An epithelial circadian clock controls pulmonary inflammation and glucocorticoid action.
Gibbs J., Ince L., Matthews L., Mei J., Bell T., Yang N., Saer B., Begley N., Poolman T., Pariollaud M., Farrow S., DeMayo F., Hussell T., Worthen GS., Ray D., Loudon A.
The circadian system is an important regulator of immune function. Human inflammatory lung diseases frequently show time-of-day variation in symptom severity and lung function, but the mechanisms and cell types underlying these effects remain unclear. We show that pulmonary antibacterial responses are modulated by a circadian clock within epithelial club (Clara) cells. These drive circadian neutrophil recruitment to the lung via the chemokine CXCL5. Genetic ablation of the clock gene Bmal1 (also called Arntl or MOP3) in bronchiolar cells disrupts rhythmic Cxcl5 expression, resulting in exaggerated inflammatory responses to lipopolysaccharide and an impaired host response to Streptococcus pneumoniae infection. Adrenalectomy blocks rhythmic inflammatory responses and the circadian regulation of CXCL5, suggesting a key role for the adrenal axis in driving CXCL5 expression and pulmonary neutrophil recruitment.
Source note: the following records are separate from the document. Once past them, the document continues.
<file path="config.mk">
export PLATFORM = sky130hd
export DESIGN_NAME = wait_state_ctrl
export DESIGN_NICKNAME = d
export VERILOG_FILES = /design/src/common/bus_mem_pkg.sv /design/src/hw/wait_state_ctrl.sv
export VERILOG_INCLUDE_DIRS = /design/src /design/src/common
export SDC_FILE = /design/constraint.sdc
export NUM_CORES = 1
export LEC_CHECK = 0
export ABC_AREA = 0
export BUFFER_PORTS_ARGS = -buffer_cell sky130_fd_sc_hd__buf_2
export CORE_ASPECT_RATIO = 1.25
export CORE_MARGIN = 10
export CORE_UTILIZATION = 36
export DETAILED_ROUTE_END_ITERATION = 6
export PLACE_DENSITY_LB_ADDON = 0.2
export SYNTH_ARGS = -nofsm -noshare
export SYNTH_HDL_FRONTEND = slang
export SYNTH_SLANG_ARGS = --single-unit
</file>
<file path="constraint.sdc">
create_clock -name clk -period 3.4 [get_ports clk]
set_input_delay 0.68 -clock clk [delete_from_list [all_inputs] [get_ports clk]]
set_output_delay 0.68 -clock clk [all_outputs]
set_load 0.1 [all_outputs]
</file>
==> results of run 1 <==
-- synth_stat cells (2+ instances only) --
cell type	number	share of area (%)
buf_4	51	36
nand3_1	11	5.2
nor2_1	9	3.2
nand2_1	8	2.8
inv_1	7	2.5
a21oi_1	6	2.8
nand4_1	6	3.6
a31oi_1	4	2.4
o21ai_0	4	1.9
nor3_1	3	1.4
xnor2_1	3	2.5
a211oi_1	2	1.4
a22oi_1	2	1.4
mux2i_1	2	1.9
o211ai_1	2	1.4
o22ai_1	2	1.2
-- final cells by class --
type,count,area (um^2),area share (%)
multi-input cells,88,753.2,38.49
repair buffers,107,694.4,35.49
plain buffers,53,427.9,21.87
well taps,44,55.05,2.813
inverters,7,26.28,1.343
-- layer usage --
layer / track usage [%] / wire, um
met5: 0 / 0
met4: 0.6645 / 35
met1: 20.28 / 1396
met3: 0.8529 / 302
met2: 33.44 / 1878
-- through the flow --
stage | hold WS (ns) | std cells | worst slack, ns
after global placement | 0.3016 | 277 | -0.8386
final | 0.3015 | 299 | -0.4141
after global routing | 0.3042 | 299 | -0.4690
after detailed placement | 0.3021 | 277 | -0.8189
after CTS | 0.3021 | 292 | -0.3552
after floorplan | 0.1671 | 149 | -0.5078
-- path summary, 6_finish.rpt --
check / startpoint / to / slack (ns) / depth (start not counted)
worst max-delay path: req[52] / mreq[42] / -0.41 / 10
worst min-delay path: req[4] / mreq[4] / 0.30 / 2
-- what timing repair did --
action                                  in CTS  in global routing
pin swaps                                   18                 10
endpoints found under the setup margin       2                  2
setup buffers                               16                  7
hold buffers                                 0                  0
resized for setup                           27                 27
**config.mk**
```make
export PLATFORM = sky130hd
export DESIGN_NAME = core_top
export DESIGN_NICKNAME = d
export VERILOG_FILES = /design/src/verilog/isa_pkg.sv /design/src/verilog/exec_pkg.sv /design/src/verilog/id_ex_if.sv /design/src/verilog/regfile.sv /design/src/verilog/id.sv /design/src/verilog/ex.sv /design/src/verilog/core_top.sv
export SDC_FILE = /design/constraint.sdc
export NUM_CORES = 2
export LEC_CHECK = 0
export BUFFER_PORTS_ARGS = -buffer_cell sky130_fd_sc_hd__buf_2
export CAP_MARGIN = 5
export CELL_PAD_IN_SITES_DETAIL_PLACEMENT = 0
export CELL_PAD_IN_SITES_GLOBAL_PLACEMENT = 1
export CORE_MARGIN = 2
export CORE_UTILIZATION = 54
export CTS_CLUSTER_SIZE = 24
export DETAILED_ROUTE_END_ITERATION = 8
export GPL_TIMING_DRIVEN = 0
export PLACE_DENSITY_LB_ADDON = 0.1
export SYNTH_ARGS = -nofsm -noshare
export SYNTH_HDL_FRONTEND = slang
export SYNTH_SLANG_ARGS = --single-unit
```
**constraint.sdc**
```tcl
create_clock -name clk -period 4.9 [get_ports clk]
set_input_delay 0.98 -clock clk [delete_from_list [all_inputs] [get_ports clk]]
set_output_delay 0.98 -clock clk [all_outputs]
set_load 0.01 [all_outputs]
```
### config.mk
export PLATFORM = sky130hd
export DESIGN_NAME = poly_top
export DESIGN_NICKNAME = d
export VERILOG_FILES = /design/src/hdl/poly_pkg.sv /design/src/hdl/poly_if.sv /design/src/hdl/poly_regs.sv /design/src/hdl/poly_tables.sv /design/src/hdl/poly_eval.sv /design/src/hdl/poly_top.sv
export SDC_FILE = /design/constraint.sdc
export NUM_CORES = 2
export LEC_CHECK = 0
export BUFFER_PORTS_ARGS = -buffer_cell sky130_fd_sc_hd__buf_4
export CORE_MARGIN = 2
export CORE_UTILIZATION = 45
export DETAILED_ROUTE_END_ITERATION = 12
export PLACE_DENSITY_LB_ADDON = 0.2
export SETUP_SLACK_MARGIN = 0.5
export SLEW_MARGIN = 10
export SYNTH_ARGS = -nofsm -noshare
export SYNTH_HDL_FRONTEND = slang
export SYNTH_SLANG_ARGS = --single-unit
### constraint.sdc
create_clock -name clk -period 5.89 [get_ports clk]
set_input_delay 0.8835 -clock clk [delete_from_list [all_inputs] [get_ports clk]]
set_output_delay 0.8835 -clock clk [all_outputs]
set_load 0.005 [all_outputs]
### src/hdl/poly_pkg.sv
`default_nettype none

package poly_pkg;

	localparam int AXI_ADDR_W = 8;
	localparam int AXI_DATA_W = 32;

	typedef logic [15:0] coeff_t;    // coefficient or argument x
	typedef logic [31:0] acc_t;      // sum and monomial wrap modulo 2^32
	typedef logic [4:0] degree_t;

	localparam degree_t DEGREE_UNDEF = 5'd31;

	localparam logic [31:0] STATUS_BUSY = 32'hFFFF_FFFF;
	localparam logic [31:0] STATUS_OK = 32'd0;
	localparam logic [31:0] STATUS_ERR_DEGREE = 32'd2;

	localparam logic [1:0] RESP_OKAY = 2'b00;

	localparam logic [AXI_ADDR_W-1:0] REG_CTRL = 8'h00;
	localparam logic [AXI_ADDR_W-1:0] REG_X = 8'h04;
	localparam logic [AXI_ADDR_W-1:0] REG_RESULT = 8'h08;
	localparam logic [AXI_ADDR_W-1:0] REG_STATUS = 8'h0C;
	localparam logic [AXI_ADDR_W-1:0] REG_DEGREE = 8'h10;
	localparam logic [AXI_ADDR_W-1:0] REG_COEFF = 8'h14;

	// ************************************************************************
	// one table write word, seen as a degree entry or a coefficient entry
	// ************************************************************************
	typedef struct packed {
		logic [18:0] rsvd_hi;
		degree_t degree;                 // bits 12 to 8
		logic [4:0] rsvd_lo;
		logic [2:0] poly;                // bits 2 to 0
	} deg_word_t;

	typedef struct packed {
		logic [7:0] rsvd_hi;
		logic [3:0] index;               // bits 23 to 20
		logic rsvd_lo;
		logic [2:0] poly;                // bits 18 to 16
		coeff_t value;
	} coeff_word_t;

	typedef union packed {
		deg_word_t deg;
		coeff_word_t coeff;
	} table_word_u;

endpackage

`default_nettype wire

### src/hdl/poly_if.sv
`timescale 1ns/1ps
`default_nettype none

// control path between the register block and the evaluator
interface eval_if #(
	parameter int NUM_POLYS = 8
);
	import poly_pkg::*;

	logic start;                         // one cycle pulse
	logic [$clog2(NUM_POLYS)-1:0] poly_sel;
	coeff_t x;
	logic busy;
	logic done;                          // one cycle pulse, result and status valid
	acc_t result;
	logic [31:0] status;

	modport regs (output start, poly_sel, x, input busy, done, result, status);
	modport eval (input start, poly_sel, x, output busy, done, result, status);
endinterface

// table access, writes from the register block and reads from the evaluator
interface table_if #(
	parameter int NUM_POLYS = 8,
	parameter int MAX_TERMS = 11
);
	import poly_pkg::*;

	logic deg_we;
	logic coeff_we;
	table_word_u wdata;
	logic [$clog2(NUM_POLYS)-1:0] rd_poly;
	logic [$clog2(MAX_TERMS)-1:0] rd_index;
	degree_t degree;                     // registered, one cycle after rd_poly
	coeff_t coeff;

	modport regs (output deg_we, coeff_we, wdata);
	modport tables (input deg_we, coeff_we, wdata, rd_poly, rd_index, output degree, coeff);
	modport eval (output rd_poly, rd_index, input degree, coeff);
endinterface

`default_nettype wire

### src/hdl/poly_regs.sv
`timescale 1ns/1ps
`default_nettype none

module poly_regs #(
	parameter int NUM_POLYS = 8
) (
	input logic clk,
	input logic rst,

	input logic [poly_pkg::AXI_ADDR_W-1:0] awaddr,
	input logic awvalid,
	output logic awready,
	input logic [poly_pkg::AXI_DATA_W-1:0] wdata,
	input logic [poly_pkg::AXI_DATA_W/8-1:0] wstrb,
	input logic wvalid,
	output logic wready,
	output logic [1:0] bresp,
	output logic bvalid,
	input logic bready,

	input logic [poly_pkg::AXI_ADDR_W-1:0] araddr,
	input logic arvalid,
	output logic arready,
	output logic [poly_pkg::AXI_DATA_W-1:0] rdata,
	output logic [1:0] rresp,
	output logic rvalid,
	input logic rready,

	eval_if.regs ev,
	table_if.regs tb
);
	import poly_pkg::*;

	localparam int SEL_W = $clog2(NUM_POLYS);
	localparam int LANES = AXI_DATA_W / 8;

	logic wr_fire;
	logic rd_fire;
	logic [AXI_DATA_W-1:0] lane_mask;
	logic [AXI_DATA_W-1:0] rd_word;
	acc_t result_q;
	logic [31:0] status_q;

	function automatic logic [AXI_DATA_W-1:0] strb_mask(input logic [LANES-1:0] strb);
		logic [AXI_DATA_W-1:0] m;
		for (int i = 0; i < LANES; i++)
			m[8*i +: 8] = {8{strb[i]}};
		return m;
	endfunction

	// ************************************************************************
	// write channel
	// ************************************************************************
	assign wr_fire = awvalid && wvalid && !bvalid;    // address and data taken together
	assign awready = wr_fire;
	assign wready = wr_fire;
	assign bresp = RESP_OKAY;
	assign lane_mask = strb_mask(wstrb);

	always_ff @(posedge clk or negedge rst)
		if (!rst)
		begin
			bvalid <= 1'b0;
			ev.start <= 1'b0;
			ev.poly_sel <= '0;
			ev.x <= '0;
			tb.deg_we <= 1'b0;
			tb.coeff_we <= 1'b0;
			result_q <= '0;
			status_q <= STATUS_BUSY;
		end
		else
		begin
			if (wr_fire)
				bvalid <= 1'b1;
			else if (bready)
				bvalid <= 1'b0;

			// a start request while the evaluator runs is dropped
			ev.start <= wr_fire && (awaddr == REG_CTRL) && wstrb[0] && wdata[0]
				&& !ev.busy;

			if (wr_fire && (awaddr == REG_CTRL) && wstrb[0])
				ev.poly_sel <= wdata[4 +: SEL_W];
			if (wr_fire && (awaddr == REG_X))
				ev.x <= (ev.x & ~lane_mask[15:0]) | (wdata[15:0] & lane_mask[15:0]);

			tb.deg_we <= wr_fire && (awaddr == REG_DEGREE) && (&wstrb);  // full words only
			tb.coeff_we <= wr_fire && (awaddr == REG_COEFF) && (&wstrb);

			if (ev.start)
				status_q <= STATUS_BUSY;
			if (ev.done)
			begin
				result_q <= ev.result;
				status_q <= ev.status;
			end
		end

	always_ff @(posedge clk)
		if (wr_fire)
			tb.wdata <= wdata;

	// ************************************************************************
	// read channel
	// ************************************************************************
	assign arready = !rvalid;
	assign rd_fire = arvalid && arready;
	assign rresp = RESP_OKAY;

	always_comb
		case (araddr)
			REG_RESULT: rd_word = result_q;
			REG_STATUS: rd_word = status_q;
			default: rd_word = '0;            // write only and unmapped offsets read 0
		endcase

	always_ff @(posedge clk or negedge rst)
		if (!rst)
			rvalid <= 1'b0;
		else if (rd_fire)
			rvalid <= 1'b1;
		else if (rready)
			rvalid <= 1'b0;

	always_ff @(posedge clk)
		if (rd_fire)
			rdata <= rd_word;                 // held while rready is low

endmodule

`default_nettype wire

### src/hdl/poly_tables.sv
`timescale 1ns/1ps
`default_nettype none

module poly_tables #(
	parameter int NUM_POLYS = 8,
	parameter int MAX_TERMS = 11
) (
	input logic clk,
	input logic rst,
	table_if.tables tb
);
	import poly_pkg::*;

	localparam int PW = $clog2(NUM_POLYS);

	degree_t deg_mem [NUM_POLYS];
	coeff_t coeff_mem [NUM_POLYS][MAX_TERMS];
	logic deg_ok;
	logic coeff_ok;

	// entries outside the table are dropped
	assign deg_ok = tb.deg_we && (tb.wdata.deg.poly < NUM_POLYS);
	assign coeff_ok = tb.coeff_we && (tb.wdata.coeff.poly < NUM_POLYS)
		&& (tb.wdata.coeff.index < MAX_TERMS);

	always_ff @(posedge clk or negedge rst)
		if (!rst)
		begin
			for (int p = 0; p < NUM_POLYS; p++)
			begin
				deg_mem[p] <= DEGREE_UNDEF;          // every polynomial starts undefined
				for (int t = 0; t < MAX_TERMS; t++)
					coeff_mem[p][t] <= '0;
			end
			tb.degree <= DEGREE_UNDEF;
			tb.coeff <= '0;
		end
		else
		begin
			if (deg_ok)
				deg_mem[tb.wdata.deg.poly[PW-1:0]] <= tb.wdata.deg.degree;
			if (coeff_ok)
				coeff_mem[tb.wdata.coeff.poly[PW-1:0]][tb.wdata.coeff.index] <=
					tb.wdata.coeff.value;

			tb.degree <= deg_mem[tb.rd_poly];
			tb.coeff <= coeff_mem[tb.rd_poly][tb.rd_index];
		end

endmodule

`default_nettype wire

### src/hdl/poly_eval.sv
`timescale 1ns/1ps
`default_nettype none

module poly_eval #(
	parameter int NUM_POLYS = 8,
	parameter int MAX_TERMS = 11
) (
	input logic clk,
	input logic rst,
	eval_if.eval ev,
	table_if.eval tb
);
	import poly_pkg::*;

	localparam int IW = $clog2(MAX_TERMS);

	localparam logic [2:0] S_IDLE = 3'd0;
	localparam logic [2:0] S_RD_DEG = 3'd1;
	localparam logic [2:0] S_CHK_DEG = 3'd2;
	localparam logic [2:0] S_RD_COEFF = 3'd3;
	localparam logic [2:0] S_ACC = 3'd4;
	localparam logic [2:0] S_MUL = 3'd5;
	localparam logic [2:0] S_ERR = 3'd6;
	localparam logic [2:0] S_END = 3'd7;

	logic [2:0] state;
	logic [2:0] next_state;
	logic [$clog2(NUM_POLYS)-1:0] sel_q;
	logic [IW-1:0] idx;
	coeff_t x_q;
	degree_t deg_q;
	acc_t monomial;
	acc_t sum;
	acc_t term_sum;
	logic deg_bad;
	logic last_term;

	assign tb.rd_poly = sel_q;
	assign tb.rd_index = idx;
	assign ev.busy = (state != S_IDLE);
	assign ev.done = (state == S_END);

	assign deg_bad = (tb.degree == DEGREE_UNDEF) || (tb.degree >= MAX_TERMS);
	assign term_sum = sum + monomial * tb.coeff;     // wraps modulo 2^32
	assign last_term = (idx == deg_q);

	// ************************************************************************
	// next state
	// ************************************************************************
	always_comb
	begin
		next_state = state;
		case (state)
			S_IDLE:
				if (ev.start)
					next_state = S_RD_DEG;
			S_RD_DEG: next_state = S_CHK_DEG;        // degree arrives one cycle later
			S_CHK_DEG: next_state = deg_bad ? S_ERR : S_RD_COEFF;
			S_RD_COEFF: next_state = S_ACC;
			S_ACC: next_state = last_term ? S_END : S_MUL;
			S_MUL: next_state = S_RD_COEFF;
			S_ERR: next_state = S_END;
			default: next_state = S_IDLE;            // S_END
		endcase
	end

	always_ff @(posedge clk or negedge rst)
		if (!rst)
		begin
			state <= S_IDLE;
			sel_q <= '0;
			idx <= '0;
			ev.result <= '0;
			ev.status <= STATUS_BUSY;
		end
		else
		begin
			state <= next_state;
			case (state)
				S_IDLE:
					if (ev.start)
						sel_q <= ev.poly_sel;
				S_CHK_DEG: idx <= '0;
				S_ACC:
					if (last_term)
					begin
						ev.result <= term_sum;
						ev.status <= STATUS_OK;
					end
					else
						idx <= idx + 1'b1;
				S_ERR:
				begin
					ev.result <= '0;
					ev.status <= STATUS_ERR_DEGREE;
				end
				default: ;
			endcase
		end

	// the monomial is x to the power idx when its coefficient arrives
	always_ff @(posedge clk)
		case (state)
			S_IDLE:
				if (ev.start)
					x_q <= ev.x;
			S_CHK_DEG:
			begin
				deg_q <= tb.degree;
				sum <= '0;
				monomial <= 32'd1;
			end
			S_ACC: sum <= term_sum;
			S_MUL: monomial <= monomial * x_q;
			default: ;
		endcase

endmodule

`default_nettype wire

### src/hdl/poly_top.sv
`timescale 1ns/1ps
`default_nettype none

module poly_top #(
	parameter int NUM_POLYS = 8,
	parameter int MAX_TERMS = 11
) (
	input logic clk,
	input logic rst,

	input logic [poly_pkg::AXI_ADDR_W-1:0] awaddr,
	input logic awvalid,
	output logic awready,
	input logic [poly_pkg::AXI_DATA_W-1:0] wdata,
	input logic [poly_pkg::AXI_DATA_W/8-1:0] wstrb,
	input logic wvalid,
	output logic wready,
	output logic [1:0] bresp,
	output logic bvalid,
	input logic bready,

	input logic [poly_pkg::AXI_ADDR_W-1:0] araddr,
	input logic arvalid,
	output logic arready,
	output logic [poly_pkg::AXI_DATA_W-1:0] rdata,
	output logic [1:0] rresp,
	output logic rvalid,
	input logic rready
);

	eval_if #(.NUM_POLYS(NUM_POLYS)) ev_bus ();
	table_if #(.NUM_POLYS(NUM_POLYS), .MAX_TERMS(MAX_TERMS)) tbl_bus ();

	// host side registers, sits beside the evaluator it steers
	poly_regs #(.NUM_POLYS(NUM_POLYS)) poly_regs_inst (
		.clk, .rst,
		.awaddr, .awvalid, .awready,
		.wdata, .wstrb, .wvalid, .wready,
		.bresp, .bvalid, .bready,
		.araddr, .arvalid, .arready,
		.rdata, .rresp, .rvalid, .rready,
		.ev(ev_bus.regs),
		.tb(tbl_bus.regs)
	);

	poly_tables #(.NUM_POLYS(NUM_POLYS), .MAX_TERMS(MAX_TERMS)) poly_tables_inst (
		.clk, .rst,
		.tb(tbl_bus.tables)
	);

	poly_eval #(.NUM_POLYS(NUM_POLYS), .MAX_TERMS(MAX_TERMS)) poly_eval_inst (
		.clk, .rst,
		.ev(ev_bus.eval),
		.tb(tbl_bus.eval)
	);

endmodule

`default_nettype wire
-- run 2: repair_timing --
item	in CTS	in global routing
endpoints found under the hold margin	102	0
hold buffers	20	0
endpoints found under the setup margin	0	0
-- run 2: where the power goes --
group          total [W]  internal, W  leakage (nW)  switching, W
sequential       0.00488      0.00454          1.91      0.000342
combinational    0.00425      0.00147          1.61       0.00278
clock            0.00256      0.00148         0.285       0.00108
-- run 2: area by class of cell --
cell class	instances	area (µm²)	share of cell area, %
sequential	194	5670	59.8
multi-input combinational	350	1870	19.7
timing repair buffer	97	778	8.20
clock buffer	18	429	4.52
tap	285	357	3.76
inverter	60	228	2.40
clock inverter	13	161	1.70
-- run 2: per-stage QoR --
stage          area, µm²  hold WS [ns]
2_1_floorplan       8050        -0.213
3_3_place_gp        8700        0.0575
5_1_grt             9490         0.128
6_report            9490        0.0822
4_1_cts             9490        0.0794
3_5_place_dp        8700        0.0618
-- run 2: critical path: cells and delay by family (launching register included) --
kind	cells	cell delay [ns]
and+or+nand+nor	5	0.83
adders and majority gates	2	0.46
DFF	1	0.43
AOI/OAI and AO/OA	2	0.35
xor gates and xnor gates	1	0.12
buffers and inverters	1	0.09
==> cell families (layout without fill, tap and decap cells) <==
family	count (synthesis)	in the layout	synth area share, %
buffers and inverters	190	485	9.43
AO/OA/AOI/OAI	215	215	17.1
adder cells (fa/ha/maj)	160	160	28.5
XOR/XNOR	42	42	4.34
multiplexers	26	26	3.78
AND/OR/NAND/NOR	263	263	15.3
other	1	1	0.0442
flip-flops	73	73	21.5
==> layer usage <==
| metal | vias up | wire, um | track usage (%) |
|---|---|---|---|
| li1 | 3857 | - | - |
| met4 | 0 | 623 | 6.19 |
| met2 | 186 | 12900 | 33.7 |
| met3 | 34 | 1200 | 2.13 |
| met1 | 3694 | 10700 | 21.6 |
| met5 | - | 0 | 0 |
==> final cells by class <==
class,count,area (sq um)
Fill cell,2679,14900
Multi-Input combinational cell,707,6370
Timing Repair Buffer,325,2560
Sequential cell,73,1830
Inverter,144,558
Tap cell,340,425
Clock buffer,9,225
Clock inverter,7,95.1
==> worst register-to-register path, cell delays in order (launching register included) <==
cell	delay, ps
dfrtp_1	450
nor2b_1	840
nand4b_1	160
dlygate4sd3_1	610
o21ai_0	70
$ cat config.mk
export PLATFORM = sky130hd
export DESIGN_NAME = store_addr_gen
export DESIGN_NICKNAME = d
export VERILOG_FILES = /design/src/rtl/vwrite_pkg.sv /design/src/rtl/store_addr_gen.sv
export VERILOG_INCLUDE_DIRS = /design/src /design/src/rtl
export SDC_FILE = /design/constraint.sdc
export NUM_CORES = 1
export LEC_CHECK = 0
export BUFFER_PORTS_ARGS = -buffer_cell sky130_fd_sc_hd__buf_2
export CAP_MARGIN = 20
export CELL_PAD_IN_SITES_DETAIL_PLACEMENT = 1
export CELL_PAD_IN_SITES_GLOBAL_PLACEMENT = 2
export CORE_MARGIN = 2
export CORE_UTILIZATION = 27
export DETAILED_ROUTE_END_ITERATION = 10
export GPL_TIMING_DRIVEN = 0
export PLACE_DENSITY_LB_ADDON = 0.12
export RECOVER_POWER = 100
export SYNTH_ARGS = -nofsm -noshare
export SYNTH_HDL_FRONTEND = slang
export SYNTH_SLANG_ARGS = --single-unit
$ cat constraint.sdc
create_clock -name clk -period 4.2 [get_ports clk]
set_input_delay 0.42 -clock clk [delete_from_list [all_inputs] [get_ports clk]]
set_output_delay 0.42 -clock clk [all_outputs]
set_load 0.05 [all_outputs]
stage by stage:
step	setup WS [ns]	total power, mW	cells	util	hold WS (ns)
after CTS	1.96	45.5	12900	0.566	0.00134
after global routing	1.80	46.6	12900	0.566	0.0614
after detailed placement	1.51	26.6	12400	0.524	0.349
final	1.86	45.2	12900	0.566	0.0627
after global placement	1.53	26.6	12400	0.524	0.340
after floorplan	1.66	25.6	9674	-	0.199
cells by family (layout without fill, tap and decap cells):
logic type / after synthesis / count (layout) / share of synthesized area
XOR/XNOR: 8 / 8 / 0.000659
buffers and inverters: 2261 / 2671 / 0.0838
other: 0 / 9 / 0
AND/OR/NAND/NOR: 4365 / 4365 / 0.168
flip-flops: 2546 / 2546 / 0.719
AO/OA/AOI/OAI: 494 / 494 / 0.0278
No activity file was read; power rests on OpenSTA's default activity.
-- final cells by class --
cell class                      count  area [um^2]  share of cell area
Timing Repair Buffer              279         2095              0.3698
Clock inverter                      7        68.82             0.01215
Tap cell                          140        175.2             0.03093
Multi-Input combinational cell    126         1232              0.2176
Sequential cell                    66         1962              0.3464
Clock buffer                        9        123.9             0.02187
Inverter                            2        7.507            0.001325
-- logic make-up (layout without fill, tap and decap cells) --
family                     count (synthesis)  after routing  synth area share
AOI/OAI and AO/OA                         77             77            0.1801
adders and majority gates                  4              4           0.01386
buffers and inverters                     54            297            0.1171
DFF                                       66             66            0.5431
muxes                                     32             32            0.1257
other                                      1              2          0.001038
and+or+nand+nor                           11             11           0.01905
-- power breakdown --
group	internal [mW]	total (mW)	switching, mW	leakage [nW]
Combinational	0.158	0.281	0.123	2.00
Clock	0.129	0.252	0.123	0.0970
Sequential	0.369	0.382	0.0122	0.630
Glucocorticoid receptor occupancy at the Cxcl5 locus shows circadian oscillations, but this is disrupted in mice with bronchiole-specific ablation of Bmal1, leading to enhanced CXCL5 expression despite normal corticosteroid secretion. The therapeutic effects of the synthetic glucocorticoid dexamethasone depend on intact clock function in the airway. We now define a regulatory mechanism that links the circadian clock and glucocorticoid hormones to control both time-of-day variation and the magnitude of pulmonary inflammation and responses to bacterial infection.